El canciller Ricardo Patiño aclaró que aun no tienen información sobre presuntos ecuatorianos asesinados.
En tanto, en El Salvador, el gobierno del presidente Mauricio Funes, condenó la matanza de los 72 indocumentados, entre los cuales se sospecha que hay varios salvadoreños, y exigió, además, una investigación exhaustiva de los hechos para dar con los responsables. Demandó que la masacre no quede en la impunidad.
“Estamos muy impactados por este hecho y eso reafirma nuestra lucha para seguir protegiendo a nuestros compatriotas en cualquier parte donde se encuentren”, dijo hoy el ministro salvadoreño de Relaciones Exteriores, Hugo Martínez.
Por medio de un comunicado, la cancillería salvadoreña lamentó los hechos, aunque aclaró que por el momento “no se tiene información precisa sobre el número de compatriotas que habrían sido asesinados o la identidad de éstos".
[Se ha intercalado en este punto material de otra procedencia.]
**config.mk**
```make
export PLATFORM = sky130hd
export DESIGN_NAME = fbpa_ctrl
export DESIGN_NICKNAME = d
export VERILOG_FILES = /design/src/rtl/core/fbpa_pkg.sv /design/src/rtl/core/fbpa_ctrl.sv
export SDC_FILE = /design/constraint.sdc
export NUM_CORES = 1
export LEC_CHECK = 0
export ABC_AREA = 0
export BUFFER_PORTS_ARGS = -buffer_cell sky130_fd_sc_hd__clkbuf_2
export CELL_PAD_IN_SITES_DETAIL_PLACEMENT = 2
export CELL_PAD_IN_SITES_GLOBAL_PLACEMENT = 2
export CORE_UTILIZATION = 19
export CTS_CLUSTER_DIAMETER = 80
export CTS_CLUSTER_SIZE = 8
export DETAILED_ROUTE_END_ITERATION = 12
export PLACE_DENSITY_LB_ADDON = 0.1
export SYNTH_ARGS = -nofsm -noshare
export SYNTH_HDL_FRONTEND = slang
export SYNTH_SLANG_ARGS = --single-unit
```
**constraint.sdc**
```tcl
create_clock -name clk -period 1.9 [get_ports clk]
set_input_delay 0.19 -clock clk [delete_from_list [all_inputs] [get_ports clk]]
set_output_delay 0.19 -clock clk [all_outputs]
set_load 0.02 [all_outputs]
```
**src/rtl/core/fbpa_pkg.sv**
```systemverilog
`timescale 1ns / 1ps
// ----------------------------------------------------------------------------
// fbpa_pkg
// Shared constants, codes and control/status types of the block pool allocator.
// ----------------------------------------------------------------------------
package fbpa_pkg;

  localparam int unsigned MIN_BLOCK_BYTES = 8;
  localparam int unsigned MIN_SHIFT       = $clog2(MIN_BLOCK_BYTES);
  localparam int unsigned GRANULES        = 1024;
  localparam int unsigned GRAN_W          = $clog2(GRANULES);

  localparam int unsigned ADDR_W   = 32;
  localparam int unsigned BYTES_W  = 14;
  localparam int unsigned STEP_W   = BYTES_W + 1;
  localparam int unsigned SUM_W    = BYTES_W + 2;
  localparam int unsigned COUNT_W  = 11;
  localparam int unsigned INDEX_W  = 10;

  localparam logic [COUNT_W-1:0] FREE_LIMIT    = 11'd1024;
  localparam logic [INDEX_W-1:0] LAST_INDEX    = 10'd1023;
  localparam logic [BYTES_W-1:0] ROUNDED_LIMIT = 14'd16383;

  localparam logic [1:0] OP_BUILD   = 2'd0;
  localparam logic [1:0] OP_ALLOC   = 2'd1;
  localparam logic [1:0] OP_RELEASE = 2'd2;

  localparam logic [1:0] ST_OK        = 2'd0;
  localparam logic [1:0] ST_EMPTY     = 2'd1;
  localparam logic [1:0] ST_BAD_ADDR  = 2'd2;
  localparam logic [1:0] ST_ZERO_SIZE = 2'd3;

  localparam logic [1:0] CFG_AREA_BASE  = 2'd0;
  localparam logic [1:0] CFG_AREA_BYTES = 2'd1;
  localparam logic [1:0] CFG_REQ_BYTES  = 2'd2;

  typedef struct packed {
    logic latch;
    logic exec;
    logic alloc_upd;
    logic walk;
    logic load_out;
  } fbpa_cmd_t;

  typedef struct packed {
    logic [1:0] op;
    logic       zero_req;
    logic       no_blocks;
    logic       list_empty;
    logic       walk_last;
  } fbpa_stat_t;

endpackage

```
**src/rtl/core/fbpa_ctrl.sv**
```systemverilog
`timescale 1ns / 1ps
// ----------------------------------------------------------------------------
// fbpa_ctrl
// Sequencer of the allocator: takes one beat, steps the datapath through the
// operation and hands the result to the output register.
// ----------------------------------------------------------------------------
module fbpa_ctrl import fbpa_pkg::*; (
  input  logic       clk,
  input  logic       rst_n,
  input  logic       in_valid,
  output logic       in_stall,
  output logic       out_valid,
  input  logic       out_stall,
  input  fbpa_stat_t stat,
  output fbpa_cmd_t  cmd
);

  localparam logic [2:0] S_IDLE  = 3'd0;
  localparam logic [2:0] S_EXEC  = 3'd1;
  localparam logic [2:0] S_ALLOC = 3'd2;
  localparam logic [2:0] S_WALK  = 3'd3;
  localparam logic [2:0] S_DONE  = 3'd4;

  logic [2:0] state_r, state_nxt;
  logic       out_valid_r, out_valid_nxt;
  logic       slot_free;

  assign slot_free = !out_valid_r || !out_stall;

  always_comb begin
    state_nxt     = state_r;
    out_valid_nxt = out_valid_r && out_stall;
    cmd           = '0;
    unique case (state_r)
      S_IDLE: begin
        if (in_valid) begin
          cmd.latch = 1'b1;
          state_nxt = S_EXEC;
        end
      end
      S_EXEC: begin
        cmd.exec = 1'b1;
        if (stat.op == OP_BUILD && !stat.zero_req && !stat.no_blocks) begin
          state_nxt = S_WALK;
        end else if (stat.op == OP_ALLOC && !stat.list_empty) begin
          state_nxt = S_ALLOC;
        end else begin
          state_nxt = S_DONE;
        end
      end
      S_ALLOC: begin
        cmd.alloc_upd = 1'b1;
        state_nxt     = S_DONE;
      end
      S_WALK: begin
        cmd.walk = 1'b1;
        if (stat.walk_last) begin
          state_nxt = S_DONE;
        end
      end
      S_DONE: begin
        if (slot_free) begin
          cmd.load_out  = 1'b1;
          out_valid_nxt = 1'b1;
          state_nxt     = S_IDLE;
        end
      end
      default: begin
        state_nxt = S_IDLE;
      end
    endcase
  end

  always_ff @(posedge clk) begin
    if (!rst_n) begin
      state_r     <= S_IDLE;
      out_valid_r <= 1'b0;
    end else begin
      state_r     <= state_nxt;
      out_valid_r <= out_valid_nxt;
    end
  end

  assign in_stall  = (state_r != S_IDLE);
  assign out_valid = out_valid_r;

endmodule

```
Word-level counts from Yosys, hierarchy flattened

Cells that the tools add are included.

Bits in registers: 4

Reductions and logical operators: 14
Muxes and demuxes: 15
Eq/ne operators: 8

Operators by type and width:

| operator             | count |
|---|---|
| $mux W3              | 5 |
| $pmux W3 S5          | 1 |
| $mux W1              | 9 |
| $eq A3 B2 Y1 const B | 2 |
| $ne A2 B2 Y1 const B | 3 |
| $logic_not A1 Y1     | 5 |
| $logic_and A1 B1 Y1  | 4 |
| $eq A3 B1 Y1 const B | 1 |
| $eq A3 B3 Y1 const B | 1 |
| $logic_not A3 Y1     | 1 |
| $reduce_and A3 Y1    | 1 |
| $reduce_bool A3 Y1   | 1 |
| $eq A2 B1 Y1 const B | 1 |
| $logic_not A2 Y1     | 1 |
| $logic_or A1 B1 Y1   | 1 |

Logic depth before layout (Yosys ltp)

Word-level depth: 5
Depth in mapped cells: 3
Gate-level depth less buffers: 3

Worst setup path before layout

No wires, ideal clock.

Kind: register to output
From: register state_r[2]
To: output cmd[0] (netlist name)
Stages on the path, launching flop included: 3
Buffers on the path: 0
Arrival time: 1.123 ns
Setup slack: 0.587 ns
Cells stage by stage: dfxtp_1 -> or3b_1 -> a21oi_1

RTL lines:

| item                     | line            | RTL |
|---|---|---|
| start: declaration       | fbpa_ctrl.sv:24 | `logic [2:0] state_r, state_nxt;` |
| start signal: assignment | fbpa_ctrl.sv:79 | `state_r <= state_nxt;` |
| end: declaration         | fbpa_ctrl.sv:15 | `output fbpa_cmd_t cmd` |

==> summary.txt <==
Initial DRC Count - 2
Synth Flop Type - dfxtp_1
Crit end category - primary output
Cell area after technology mapping - 250.2 µm²
WL final - 835 µm
CTS tree - built
#FFs+latches synth - 4
Total number of vias - 302
Residual DRC count - 0
Final antenna diode count - 0
Placer Congestion - 0.7036
Total grt overflow - 0
F_max - 0.6430 GHz
Synth cell count leaders - dfxtp_1, a21oi_1, nor2_1
Syn Area/Cell - 8.341 µm²
Clock buffer count from CTS - 3
First-pass GRT wire length - 1.407 mm
Setup Skew - 0.004680 ns
H-Tree Depth - 1
Synth area leader - dfxtp_1
CTS Root Cell - clkbuf_4
Pwr dens - 786.3 nW/µm²
Final setup fails - 0
Pre-antenna DRT Iters - 4
Die height - 38.29 µm
Crit path required time - 1.71 ns
Area grow syn2layout - 48.00%
Fin crit period - 1.555 ns
Worst slew pin tran - 0.4561 ns
Die Wd - 38.29 µm
Die Area - 1466 µm²
Yosys cell types - 19
VDD IR-drop max - 0.3194 mV
CTS resizes - 0
Top-count cell post-synth - dfxtp_1
Final slew viol count - 0
Register area share after synthesis - 32.00%
Slew margin rel. - 69.20%
CTS sink cnt - 4
Startpoint types - flop
CORE AREA - 1171 µm²
YS warnings - 0
Worst-path clk slew - 0.04 ns
Yosys top cell area share - 32.00%
Effective utilization at floorplan - 21.37%
Initial antenna violation count - 0
Max Root-Sink Buffers - 2
Area contributors post-synth - dfxtp_1, a21oi_1, a21boi_0
Number of port buffers - 16
Syn Inst Count - 30
Antenna-violating nets left - 0
Final #Nets - 61
GRT Total Usage - 14.88%
Leakage Power - 0.1740 nW
Row Count - 12
Post-synthesis async set-or-reset flop share - 0%
Post-CTS Setup Inserts - 0
Crit path kind - flop to primary output
Vias per Instance - 4.794
Status - completed
Period utilization - 81.86%
Largest net degree at the start of global routing - 7
Hold WC Path Type - input pin to flop
Max-cap violations - 0
Fill count - 158
Post-DP HPWL - 718.6 µm
DR WL/cell - 13.25 µm
Crit path max fanout - 6
Post-synth EDFFs - 0
Layout cell share with drive strength beyond 1 - 46.94%
Setup_tns - 0 ns
Post-CTS Hold Fix Bufs - 0
Synthesized net count - 40
Vias in the first global route - 309
Unrepaired setup endpoints after global routing - no
Hold WS - 0.2163 ns
Clock Latency Late Sink - 0.24 ns
WP data arrival - 1.37 ns
Final hold vios - 0
# IOs - 17
## routing by layer
metal	track usage [%]	wire length, µm
met1	17.50	390
met2	23.31	395
met3	3.488	27
met4	10.71	21
met5	0	0
## critical path, cell delays in order (launching register included)
cell and delay, ns:
dfxtp_1 0.39, or3b_1 0.41, a21oi_1 0.14, clkbuf_2 0.19
## cell type report
class                           count  area (µm²)  share of cell area, %
Timing Repair Buffer               16       80.08                  21.62
Multi-Input combinational cell     25       166.4                  44.93
Sequential cell                     4       80.08                  21.62
Inverter                            1       3.754                  1.014
Clock buffer                        3       22.52                  6.081
Tap cell                           14       17.52                  4.730
## path summary, 6_finish.rpt
path | startpoint | endpoint | slack, ns | cells past startpoint
setup / recovery | state_r[2] | cmd[0] | 0.34 | 3
hold / removal | rst_n | state_r[2] | 0.22 | 2
hold reg to reg | out_valid | out_valid | 0.59 | 2
setup reg to reg | state_r[2] | state_r[1] | 0.67 | 3
## cells by family (layout without fill, tap and decap cells)
kind of cell           count (synthesis)  count (layout)  synth area share [%]
AOI/OAI and AO/OA                     10              10                 27.50
buffers and inverters                  1              20                 1.499
DFF                                    4               4                 32.00
and+or+nand+nor                       15              15                 39.01
## registers in the layout, indices dropped and copies added (netlist names)
name,cells
out_valid,1
state_r,3
## placed cells by master (no fill, tap or decap), types with 2 or more instances in the layout
cell type and count:
a21boi_0 2, a21oi_1 3, clkbuf_2 16, clkbuf_4 3
dfxtp_1 4, nand2_1 2, nor2_1 3, nor3b_1 2
o21ai_0 2
## metrics by stage
step	worst slack, ns	cell area [µm²]	power, mW	utilization (%)	std cells
after global routing	0.2532	370.4	0.3113	31.62	63
after global placement	0.6060	347.8	0.1870	29.70	60
after CTS	0.3389	370.4	0.2965	31.62	63
after floorplan	0.5867	250.2	0.1538	-	30
final	0.3447	370.4	0.2912	31.62	63
after detailed placement	0.5944	347.8	0.1885	29.70	60
## where the power goes
| part | leakage, nW | total (mW) | switching [mW] | internal (mW) |
|---|---|---|---|---|
| clock | 0.0138 | 0.105 | 0.0345 | 0.0706 |
| combinational | 0.128 | 0.0852 | 0.0491 | 0.0362 |
| sequential | 0.0327 | 0.101 | 0.00925 | 0.0916 |
| total | 0.174 | 0.291 | 0.0928 | 0.198 |
(Power assumes the default switching activity.)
Asimismo, anunció que el cónsul de El Salvador en Monterrey, José Mario Mejía, viajará al lugar de la matanza para efectuar una investigación "in situ"; y anticipó que se brindará la asistencia necesaria a las familias de los fallecidos para la repatriación de sus restos.
La misma condena fue emitida por Guatemala, aun cuando los informes preliminares no han informado si algún ciudadano guatemalteco se encuentra entre las víctimas.
El gobierno del presidente Álvaro Colom, “condena de forma enérgica” la masacre, informó la cancillería guatemalteca.
Mientras tanto, para la organización Amnistía Internacional (AI) la masacre será un "emblema" para definir la capacidad del Estado mexicano para evitar los abusos contra los indocumentados.
En declaraciones a la agencia AFP, el director de AI en México, Alberto Herrera, afirmó: “Este caso, después de que las autoridades hayan precisado su documentación, se va a convertir en un emblema de la capacidad o incapacidad para hacer frente" a los abusos contra los indocumentados en México, que incluyen denuncias de miles de secuestros anuales.
Según estimaciones de organismos defensores de los derechos humanos de los migrantes, cada año cruzan por México aproximadamente 200 mil indocumentados, principalmente centroamericanos, en su intento por cruzar ilegalmente la frontera de Estados Unidos. El año pasado, la Comisión Nacional de los Derechos Humanos (CNDH) estimó que, por lo menos, 10 mil inmigrantes ilegales fueron “secuestrados” en el primer semestre de 2009.